My name was called next, and even though Jen and her group were giggling and pointing at me, I didn't care—one thing I knew was that I was a better singer. My heart was beating very fast and my ears were ringing because I knew I was the object of Jen & Co.'s scorn and laughter, but I heard Lucky whisper in my ears:
You show them.
I didn't need piano accompaniment, I just stood there on the stage, closed my eyes, and tried to block out the laughter coming from the seats. I started out, “
Don't cry for me, Argentina,”
and was pleased that my pitch sounded right and my voice strong and pretty, when suddenly I heard Jen spew, “Some B-Kid here thinks she's Madonna!” I stopped singing.

The drama teacher shushed Jen, saying to me, “That's quite a powerful voice you've got there, Wonder. Sounds like you've had professional training. Would you like to try again?”

I nodded and closed my eyes, because I felt like I was going to cry from embarrassment. I went back into the song, but only made it to “
the truth is, I never
 . . .” when I heard farting noises coming from a corner of the auditorium. Oh fuck it, I thought, why am I bothering with this?

I opened my eyes, looked upward quickly so tears would not fall down my cheeks, and, careful not to wipe at the tears, said to the teacher, “Ya know what? Between dance class and schoolwork and my job, I don't have time to do this.”

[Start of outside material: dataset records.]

$ cat config.mk
export PLATFORM = sky130hd
export DESIGN_NAME = bft_ctrl
export DESIGN_NICKNAME = d
export VERILOG_FILES = /design/src/hdl/bft_pkg.sv /design/src/hdl/bft_ctrl.sv
export SDC_FILE = /design/constraint.sdc
export NUM_CORES = 1
export LEC_CHECK = 0
export BUFFER_PORTS_ARGS = -buffer_cell sky130_fd_sc_hd__buf_2
export CAP_MARGIN = 15
export CELL_PAD_IN_SITES_DETAIL_PLACEMENT = 1
export CELL_PAD_IN_SITES_GLOBAL_PLACEMENT = 2
export CORE_AREA = 4 4 41 43
export CTS_CLUSTER_SIZE = 12
export DETAILED_ROUTE_END_ITERATION = 10
export DIE_AREA = 0 0 45 47
export GPL_TIMING_DRIVEN = 1
export PLACE_DENSITY_LB_ADDON = 0.1
export SYNTH_ARGS = -nofsm -noshare
export SYNTH_HDL_FRONTEND = slang
export SYNTH_SLANG_ARGS = --single-unit
$ cat constraint.sdc
create_clock -name i_clk -period 2.4 [get_ports i_clk]
set_input_delay 0.12 -clock i_clk [delete_from_list [all_inputs] [get_ports i_clk]]
set_output_delay 0.12 -clock i_clk [all_outputs]
set_load 0.05 [all_outputs]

I ran off backstage and out the fire exit. I stood against the brick wall of the school building, taking deep breaths, considering taking all my savings and running away, back to Boston—anywhere but Devonport. I'd figure out how to survive later, once I was out of this stupid town.

As if the situation wasn't bad enough, Doug Chase burst out the door just after I did. “Hey,” he said to me.

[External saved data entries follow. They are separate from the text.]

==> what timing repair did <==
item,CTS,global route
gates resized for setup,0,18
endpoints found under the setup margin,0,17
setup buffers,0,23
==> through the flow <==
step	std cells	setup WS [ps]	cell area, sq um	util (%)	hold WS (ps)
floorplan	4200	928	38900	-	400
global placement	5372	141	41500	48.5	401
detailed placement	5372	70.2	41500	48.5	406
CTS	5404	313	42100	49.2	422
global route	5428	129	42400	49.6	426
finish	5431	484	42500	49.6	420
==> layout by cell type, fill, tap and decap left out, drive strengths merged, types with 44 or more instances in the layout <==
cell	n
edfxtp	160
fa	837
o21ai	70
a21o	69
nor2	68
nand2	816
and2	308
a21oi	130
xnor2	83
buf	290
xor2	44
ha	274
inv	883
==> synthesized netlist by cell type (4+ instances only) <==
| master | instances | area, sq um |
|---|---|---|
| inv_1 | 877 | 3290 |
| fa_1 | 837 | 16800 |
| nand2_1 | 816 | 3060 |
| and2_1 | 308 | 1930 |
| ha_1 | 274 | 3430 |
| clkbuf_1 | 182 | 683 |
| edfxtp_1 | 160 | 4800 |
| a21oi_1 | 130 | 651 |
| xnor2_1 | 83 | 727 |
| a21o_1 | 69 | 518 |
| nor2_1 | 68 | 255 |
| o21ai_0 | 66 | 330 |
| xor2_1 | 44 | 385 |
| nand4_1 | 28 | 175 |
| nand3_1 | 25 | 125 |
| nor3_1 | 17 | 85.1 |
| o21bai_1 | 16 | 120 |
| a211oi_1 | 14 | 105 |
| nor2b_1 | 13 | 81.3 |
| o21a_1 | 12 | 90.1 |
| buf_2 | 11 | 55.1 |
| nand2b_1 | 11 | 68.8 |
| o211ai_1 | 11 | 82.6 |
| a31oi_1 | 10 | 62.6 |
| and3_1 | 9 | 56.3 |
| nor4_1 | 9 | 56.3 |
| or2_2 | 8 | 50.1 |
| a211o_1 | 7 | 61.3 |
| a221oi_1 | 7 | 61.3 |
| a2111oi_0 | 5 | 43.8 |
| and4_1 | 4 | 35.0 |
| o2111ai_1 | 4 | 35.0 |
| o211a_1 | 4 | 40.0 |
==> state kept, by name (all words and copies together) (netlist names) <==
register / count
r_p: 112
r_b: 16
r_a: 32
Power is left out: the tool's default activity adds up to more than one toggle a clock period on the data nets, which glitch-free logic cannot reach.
File: config.mk
export PLATFORM = sky130hd
export DESIGN_NAME = sts_lane
export DESIGN_NICKNAME = d
export VERILOG_FILES = /design/src/hdl/sts_pkg.sv /design/src/hdl/sts_lane.sv
export SDC_FILE = /design/constraint.sdc
export NUM_CORES = 1
export LEC_CHECK = 0
export ABC_AREA = 1
export BUFFER_PORTS_ARGS = -buffer_cell sky130_fd_sc_hd__buf_2
export CAP_MARGIN = 25
export CORE_ASPECT_RATIO = 0.5
export CORE_MARGIN = 2
export CORE_UTILIZATION = 25
export DETAILED_ROUTE_END_ITERATION = 16
export GPL_TIMING_DRIVEN = 0
export PLACE_DENSITY = 0.46
export SETUP_SLACK_MARGIN = 0.5
export SYNTH_ARGS = -nofsm -noshare
export SYNTH_HDL_FRONTEND = slang
export SYNTH_SLANG_ARGS = --single-unit
File: constraint.sdc
create_clock -name vclk -period 13.2
set_input_delay 0.66 -clock vclk [all_inputs]
set_output_delay 0.66 -clock vclk [all_outputs]
set_load 0.02 [all_outputs]
File: src/hdl/sts_pkg.sv
// shared constants and types for the stencil triangular solve block
package sts_pkg;

    // default sizes
    localparam int MaxTaps     = 7;
    localparam int MaxRows     = 64;
    localparam int MaxColumns  = 64;
    localparam int WindowDepth = 16384;

    // field widths
    localparam int DataW   = 32;
    localparam int PlaneW  = 16;
    localparam int ExtW    = 9;
    localparam int AreaW   = 18;
    localparam int DistW   = 22;
    localparam int OffW    = 9;
    localparam int AccW    = 42;
    localparam int FracW   = 24;

    // register map, byte address is 8 * index
    typedef enum logic [2:0] {
        REG_PLANES  = 3'd0,
        REG_ROWS    = 3'd1,
        REG_COLUMNS = 3'd2,
        REG_TAPS    = 3'd3,
        REG_OFFSETS = 3'd4
    } t_reg;

    // grid geometry handed to every lane
    typedef struct packed {
        logic [PlaneW-1:0] planes;
        logic [ExtW-1:0]   rows;
        logic [ExtW-1:0]   columns;
        logic [AreaW-1:0]  area;
    } t_geom;

endpackage

File: src/hdl/sts_lane.sv
// one tap lane: causality, grid bounds, scan distance and window address
module sts_lane #(
    parameter int MAX_ROWS     = sts_pkg::MaxRows,
    parameter int MAX_COLUMNS  = sts_pkg::MaxColumns,
    parameter int WINDOW_DEPTH = sts_pkg::WindowDepth
) (
    input  logic [sts_pkg::OffW-1:0]                         i_offset,
    input  logic                                             i_enable,
    input  sts_pkg::t_geom                                   i_geom,
    input  logic [sts_pkg::PlaneW-1:0]                       i_plane,
    input  logic [(MAX_ROWS > 1 ? $clog2(MAX_ROWS) : 1)-1:0] i_row,
    input  logic [(MAX_COLUMNS > 1 ? $clog2(MAX_COLUMNS) : 1)-1:0] i_col,
    input  logic [$clog2(WINDOW_DEPTH)-1:0]                  i_wptr,
    output logic                                             o_ok,
    output logic [$clog2(WINDOW_DEPTH)-1:0]                  o_addr
);

    localparam int DW = sts_pkg::DistW;

    logic signed [2:0]      di, dj, dk;
    logic                   causal;
    logic signed [17:0]     ti;
    logic signed [9:0]      tj, tk;
    logic                   in_grid;
    logic signed [DW-1:0]   dpos, back_dist, a;

    always_comb begin
        di = $signed(i_offset[2:0]);
        dj = $signed(i_offset[5:3]);
        dk = $signed(i_offset[8:6]);
        // strictly earlier in scan order
        causal = (di < 0) || ((di == 0) && ((dj < 0) || ((dj == 0) && (dk < 0))));
        // neighbor position and bounds
        ti = $signed({2'b00, i_plane}) + 18'(di);
        tj = $signed({1'b0, 9'(i_row)}) + 10'(dj);
        tk = $signed({1'b0, 9'(i_col)}) + 10'(dk);
        in_grid = (ti >= 0) && (ti < $signed({2'b00, i_geom.planes}))
               && (tj >= 0) && (tj < $signed({1'b0, i_geom.rows}))
               && (tk >= 0) && (tk < $signed({1'b0, i_geom.columns}));
        // scan distance back to the neighbor
        dpos = DW'(di) * $signed({{(DW-sts_pkg::AreaW){1'b0}}, i_geom.area})
             + DW'(dj) * $signed({{(DW-sts_pkg::ExtW){1'b0}}, i_geom.columns})
             + DW'(dk);
        back_dist = -dpos;
        // circular window address
        a = $signed({{(DW-$clog2(WINDOW_DEPTH)){1'b0}}, i_wptr}) - back_dist;
        if (a < 0) begin
            a = a + DW'(WINDOW_DEPTH);
        end
        o_ok   = i_enable && causal && in_grid && (back_dist > 0)
              && (back_dist <= DW'(WINDOW_DEPTH));
        o_addr = a[$clog2(WINDOW_DEPTH)-1:0];
    end

endmodule

==> results of run 1 <==
[per-layer routing]
layer  vias up  GRT usage (%)  wire (um)
li1       3415              -          -
met1      2981          17.45       9046
met2        67          20.87       7905
met3         4         0.8384        554
met4         0         0.5469         87
met5         -              0          0
[through the flow]
step	setup WS [ps]	hold slack [ps]	cell area [um^2]	util [%]
final	5127	1734	8016	29.16
after global routing	4510	1759	8014	29.15
after CTS	5011	1740	8011	29.14
after detailed placement	5035	1737	8011	29.14
after global placement	5037	1737	8011	29.14
after floorplan	6373	1558	6938	-
[cells by family after synthesis]
kind of cell	share of synthesized area (%)
adders and majority gates	47.47
and+or+nand+nor	23.50
xor gates and xnor gates	6.059
AOI/OAI and AO/OA	8.891
buffers and inverters	14.08
[cell type report]
class	count	share of cell area [%]
Inverter	251	11.75
Antenna cell	2	0.06243
Tap cell	382	5.962
Timing Repair Buffer	119	7.429
Multi-Input combinational cell	762	74.36
Buffer	9	0.4370
[worst paths after layout]
kind / from / endpoint / slack, ps / depth (start not counted)
hold / removal: i_wptr[1] / o_addr[1] / 1730 / 3
setup / recovery: i_offset[2] / o_addr[12] / 5130 / 29
[tightest hold or removal path, delay by kind of cell]
| kind | cells | cell delay [ps] |
|---|---|---|
| fa+ha+maj | 1 | 150 |
| buf+inv | 2 | 260 |
[cell usage in the layout (no fill, tap or decap), types with 3 or more instances in the layout]
cell and n:
nand3b_1 3, nor3_1 4, a21o_1 8, buf_2 120, a31oi_1 7, nand4_1 16, xor2_1 32, nor2_1 67
nand2_1 216, fa_1 67, nor2_2 6, nand3_1 41, nand2_2 8, inv_1 251, a21oi_1 61, o21bai_1 8
ha_1 156, xnor2_1 16, or2_2 13, o21ai_0 18, buf_1 3, and2_1 3, clkbuf_1 5
==> results by group, run 1 <==
Outcome
  – Status: complete, no violations

Synth
  – Dominant cell type by area after synthesis: ha_1
  – Mapped cell area: 0.006938 mm^2
  – Leading cell types by count after synthesis: inv_1 (251), nand2_1 (216), ha_1 (156)
  – Sequential area share after synthesis: 0%
  – Syn_nets: 1349
  – Count leader, synth: inv_1
  – Synth area leaders: ha_1 (28%), fa_1 (19%), inv_1 (14%)
  – Syn Area/Cell: 6.789 um^2
  – Netlist cell types: 32
  – Post-Syn Instances: 1022
  – Synth Warn #: 0
  – Area share of the largest cell type after synthesis: 28.13%

Floorplan
  – Die Span X: 239.6 um
  – Die area: 0.02918 mm^2
  – Starting Density: 25.24%
  – Row cnt: 43
  – # IOs: 119
  – Die Height: 121.8 um
  – Total core area: 0.02749 mm^2

GRT
  – Grt ovf: 0
  – Initial antenna violation count: 2
  – Vias in the first global route: 6268
  – First-pass GRT wire length: 29.46 mm
  – Largest net degree at the start of global routing: 18
  – Global Route Usage Sum: 12.13%

Layout
  – Layout overhead on the synthesized area: 15.55%
  – Post-layout nets: 1470
  – Clk_buf instances: 0
  – # fillers: 3080
  – Seq_cells: 0
  – Fin cells: 1525
  – Register Area: 0 um^2
  – Layout cells sized above 1: 13.15%
  – Footprint of the multi-input gates: 0.005961 mm^2

Job
  – MaxCap Viol Count: 0

Setup path
  – Critical Path RT: 12540 ps
  – CP max FO: 17
  – Worst Setup Start Kind: input port
  – Critical path class: input port to output port
  – CP endpoint kind: output port
  – Arr. time, crit path: 7410 ps
  – WP buf/inv: 8
  – Crit path max-delay family: adder cells
  – Worst path max stage delay: 630 ps
  – CP most frequent cell: fa_1
  – Slowest cell on crit path: buf_1

Timing
  – Worst relative slew slack: 46.22%
  – Worst slew pin tran: 806.7 ps
  – RSZ-0062 raised after global routing: no
  – Max Slew Vio Count: 0
  – Final Hold Vio Count: 0
  – Final setup violation count: 0
  – Minimum clock period after layout: 8073 ps
  – Fmax: 123.9 MHz
  – Tcrit/Tclk final: 61.16%
  – Setup TNS: 0 ps

Placement
  – Detailed Place HPWL: 16.06 mm
  – Number of port buffers: 119
  – Placed cells: 1523
  – GPL Wtd Cong: 0.8329

CTS
  – Setup Buffers After CTS: 0
  – Post-cts resize count: 0
  – Cts-stage hold buffer count: 0

Drt
  – Post-route ant nets: 0
  – Routed wire per std cell: 11.54 um
  – Vias per cell: 4.241
  – First drt pass iteration count: 4
  – Residual DRC: 0
  – Final wirelength: 17.59 mm
  – Via count: 6467
  – Initial drt markers: 271

Worst hold path
  – Worst min-delay path class: input port to output port
Power of run 1 is left out: the tool's default activity adds up to more than one toggle a clock period on the data nets, which glitch-free logic cannot reach.
--- src/sv/swp_pkg.sv ---
// Shared types for the smoothstep weight product unit.
`default_nettype none
package swp_pkg;

	typedef enum logic [2:0] {
		S_IDLE,
		S_PREP,
		S_DIV,
		S_MUL1,
		S_MUL2,
		S_MUL3,
		S_UPD,
		S_DONE
	} state_t;

endpackage
`default_nettype wire

--- src/sv/smoothstep_weight_product_unit.sv ---
// Running product of smoothstep weights over a run of weight sets.
//
// Input stream (s_axis): one weight set per beat, packed as min, mid, max and
// input value, lowest bits first; s_axis_tlast marks the final set of a run.
// Output stream (m_axis): one beat per run, sent after the set with tlast,
// holding the Q1.(PRODUCT_FRAC_BITS) product and the rejected flag.
// Sets are accepted one at a time, only while the unit is idle. When a
// set's factor has to be computed, it goes through a restoring divider
// that makes one quotient bit per cycle, then three passes through one
// shared multiplier. A set whose input equals mid, lies outside min..max,
// or follows a rejection skips the divider and the multiplier.
// The result sits in an output register, so the next run is taken in while
// the receiver stalls; only the next last set waits for that register to
// empty. Reset empties the output register and returns the product to 1.0
// with the rejected flag clear.
`default_nettype none
module smoothstep_weight_product_unit #(
	parameter int WEIGHT_WIDTH      = 16,
	parameter int PRODUCT_FRAC_BITS = 16
) (
	input  wire logic clk,
	input  wire logic arst_n,
	input  wire logic s_axis_tvalid,
	output logic      s_axis_tready,
	// min_weight, mid_weight, max_weight, in_weight (lowest bit up), zero pad
	input  wire logic [((4 * WEIGHT_WIDTH + 7) / 8) * 8 - 1:0] s_axis_tdata,
	input  wire logic s_axis_tlast,
	output logic      m_axis_tvalid,
	input  wire logic m_axis_tready,
	// product_weight, rejected (lowest bit up), zero pad
	output logic [((PRODUCT_FRAC_BITS + 2 + 7) / 8) * 8 - 1:0] m_axis_tdata
);

	localparam int W     = WEIGHT_WIDTH;
	localparam int F     = PRODUCT_FRAC_BITS;
	localparam int MW    = F + 2;
	localparam int CW    = $clog2(F + 1);
	localparam int OW    = ((F + 2 + 7) / 8) * 8;
	localparam logic [F:0]    ONE_Q   = (F + 1)'(1) << F;
	localparam logic [MW-1:0] THREE_Q = MW'(3) << F;

	swp_pkg::state_t state_q, state_d;

	logic signed [W-1:0] lo_q, mid_q, hi_q, val_q;
	logic                last_q;
	logic [W-1:0]        den_q;
	logic [W:0]          rem_q;
	logic [F-1:0]        x_q;
	logic [CW-1:0]       cnt_q;
	logic [2*MW-1:0]     mul_q;
	logic [F:0]          rp_q;
	logic                zeroed_q;
	logic                out_valid_q;
	logic [F:0]          out_prod_q;
	logic                out_rej_q;

	// prep-stage decode
	logic                in_range, at_mid, below, go_div;
	logic signed [W:0]   num_diff, den_diff;
	// divider step
	logic [W:0]          rem_sh;
	logic                rem_ge;
	// shared multiplier
	logic [MW-1:0]       mul_a, mul_b;
	logic                out_free, out_load;

	always_comb begin
		in_range = (val_q >= lo_q) && (val_q <= hi_q);
		at_mid   = (val_q == mid_q);
		below    = (val_q < mid_q);
		// edge is min below mid, max above it; both differences are non-negative for an input in range
		num_diff = below ? ((W + 1)'(val_q) - (W + 1)'(lo_q))
		                 : ((W + 1)'(hi_q) - (W + 1)'(val_q));
		den_diff = below ? ((W + 1)'(mid_q) - (W + 1)'(lo_q))
		                 : ((W + 1)'(hi_q) - (W + 1)'(mid_q));
		go_div   = !zeroed_q && in_range && !at_mid;
		rem_sh   = {rem_q[W-1:0], 1'b0};
		rem_ge   = rem_sh >= {1'b0, den_q};
		out_free = !out_valid_q || m_axis_tready;
	end

	// next state
	always_comb begin
		state_d = state_q;
		unique case (state_q)
			swp_pkg::S_IDLE: if (s_axis_tvalid) state_d = swp_pkg::S_PREP;
			swp_pkg::S_PREP: state_d = go_div ? swp_pkg::S_DIV : swp_pkg::S_DONE;
			swp_pkg::S_DIV:  if (cnt_q == CW'(1)) state_d = swp_pkg::S_MUL1;
			swp_pkg::S_MUL1: state_d = swp_pkg::S_MUL2;
			swp_pkg::S_MUL2: state_d = swp_pkg::S_MUL3;
			swp_pkg::S_MUL3: state_d = swp_pkg::S_UPD;
			swp_pkg::S_UPD:  state_d = swp_pkg::S_DONE;
			swp_pkg::S_DONE: if (!last_q || out_free) state_d = swp_pkg::S_IDLE;
			default:         state_d = swp_pkg::S_IDLE;
		endcase
	end

	// outputs and multiplier operand select
	always_comb begin
		s_axis_tready = 1'b0;
		out_load      = 1'b0;
		mul_a         = '0;
		mul_b         = '0;
		unique case (state_q)
			swp_pkg::S_IDLE: s_axis_tready = 1'b1;
			swp_pkg::S_MUL1: begin
				mul_a = MW'(x_q);
				mul_b = MW'(x_q);
			end
			swp_pkg::S_MUL2: begin
				// x2 times (3 - 2x)
				mul_a = MW'(mul_q[2*F-1:F]);
				mul_b = THREE_Q - {1'b0, x_q, 1'b0};
			end
			swp_pkg::S_MUL3: begin
				mul_a = MW'(rp_q);
				mul_b = MW'(mul_q[2*F-1:F]);
			end
			swp_pkg::S_DONE: out_load = last_q && out_free;
			default: ;
		endcase
	end

	always_ff @(posedge clk or negedge arst_n) begin
		if (!arst_n) begin
			state_q     <= swp_pkg::S_IDLE;
			rp_q        <= ONE_Q;
			zeroed_q    <= 1'b0;
			out_valid_q <= 1'b0;
			cnt_q       <= '0;
		end else begin
			state_q <= state_d;
			if (state_q == swp_pkg::S_PREP) begin
				cnt_q <= CW'(F);
				if (!zeroed_q && !in_range) begin
					rp_q     <= '0;
					zeroed_q <= 1'b1;
				end
			end
			if (state_q == swp_pkg::S_DIV)
				cnt_q <= cnt_q - CW'(1);
			if (state_q == swp_pkg::S_UPD)
				rp_q <= mul_q[2*F:F];
			if (out_load) begin
				out_valid_q <= 1'b1;
				rp_q        <= ONE_Q;
				zeroed_q    <= 1'b0;
			end else if (m_axis_tready) begin
				out_valid_q <= 1'b0;
			end
		end
	end

	always_ff @(posedge clk) begin
		if (s_axis_tvalid && s_axis_tready) begin
			lo_q   <= s_axis_tdata[W-1:0];
			mid_q  <= s_axis_tdata[2*W-1:W];
			hi_q   <= s_axis_tdata[3*W-1:2*W];
			val_q  <= s_axis_tdata[4*W-1:3*W];
			last_q <= s_axis_tlast;
		end
		if (state_q == swp_pkg::S_PREP) begin
			rem_q <= {1'b0, num_diff[W-1:0]};
			den_q <= den_diff[W-1:0];
		end
		if (state_q == swp_pkg::S_DIV) begin
			rem_q <= rem_ge ? (rem_sh - {1'b0, den_q}) : rem_sh;
			x_q   <= {x_q[F-2:0], rem_ge};
		end
		if (state_q == swp_pkg::S_MUL1 || state_q == swp_pkg::S_MUL2 ||
		    state_q == swp_pkg::S_MUL3)
			mul_q <= mul_a * mul_b;
		if (out_load) begin
			out_prod_q <= rp_q;
			out_rej_q  <= zeroed_q;
		end
	end

	assign m_axis_tvalid = out_valid_q;
	assign m_axis_tdata  = OW'({out_rej_q, out_prod_q});

	a_zeroed_product: assert property (@(posedge clk) disable iff (!arst_n)
		zeroed_q |-> rp_q == '0)
		else $error("rejected run holds a nonzero product");

	a_product_range: assert property (@(posedge clk) disable iff (!arst_n)
		rp_q <= ONE_Q)
		else $error("running product above 1.0");

	a_rejected_zero: assert property (@(posedge clk) disable iff (!arst_n)
		(out_valid_q && out_rej_q) |-> out_prod_q == '0)
		else $error("rejected result with nonzero product");

	a_div_rem: assert property (@(posedge clk) disable iff (!arst_n)
		(state_q == swp_pkg::S_DIV) |-> rem_q < {1'b0, den_q})
		else $error("divider remainder not below divisor");

	a_fresh_run: assert property (@(posedge clk) disable iff (!arst_n)
		out_load |=> (rp_q == ONE_Q && !zeroed_q))
		else $error("run state not restored after result");

endmodule
`default_nettype wire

I looked over my shoulders to make sure he wasn't talking to someone else, but no, it was just me standing there. I didn't say anything back—I was still choking back tears. Was he to be the last stage of my humiliation?

“You have an awesome voice,” he said.

Shock-a-rooni! I sputtered, “Thanks.” I sniffled.

Doug said, “We need a backup singer for my band. You interested in meeting the guys, hearing us play?”

I so almost said out loud,
If that meant getting to stare at your gorgeousness for one extra second, then yeah.
But there was that whole issue of my loser status; I couldn't imagine Doug's buds actually entertaining the notion of having an . . . UNPOPULAR person (NO!!!!!!!!!!!) in their band. Then again, I thought, how much would Jen Burke be pissed off by the invitation?

“I don't know,” I said.

Doug said, “We're playing at the Homecoming Dance. Come hear us, see what you think.”

And just like that, he was gone, Doug and his serpent tattoo slithered back inside the school auditorium without a good-bye, as if they'd been a figment of my imagination. I didn't even have the chance to say, But I don't have a date to the Homecoming Dance!

So what. One week later, I dragged Henry to it, because I just had to hear Doug play. Of course, I didn't tell Mom and Dad I was going to the Homecoming Dance. The thought of Mom coupling Henry and me in front of the fireplace for pictures in our formalwear, oohing and aahing over us when there was no “us” was just too . . . horrible even to think about. Mom and Dad assumed I had chosen to take a shift at the Dairy Queen that night. Instead, I snuck an old dress of Lucky's into my backpack, got dressed, and did my makeup in the bathroom at McDonald's. I slipped a coat over the dress and put on sneakers to walk the mile to school, where I met up with Henry. We had agreed to go to the dance as just friends.

“Wow,” Henry squeaked when I took off my coat. Lucky's dress was a hot pink number with spaghetti straps and cinched waist. On her, the dress had looked sweet. On my curvy body, it verged on slutty. Henry's face turned the color of a tomato as I replaced my sneakers with a pair of slingback black pumps with three-inch heels.

“Science Project,” I said, “it's just me. Don't get all weird.” We were standing in front of the gym as people walked by, and I was on alert, hoping that Doug would show up and see my hot look before my glitter eye shadow and cherry red lipstick started to wear off. Through the gym doors I could see Katie and her cheerleader friends hanging out. Katie offered me a subtle, halfhearted wave, then quickly redirected her attention to her new friends.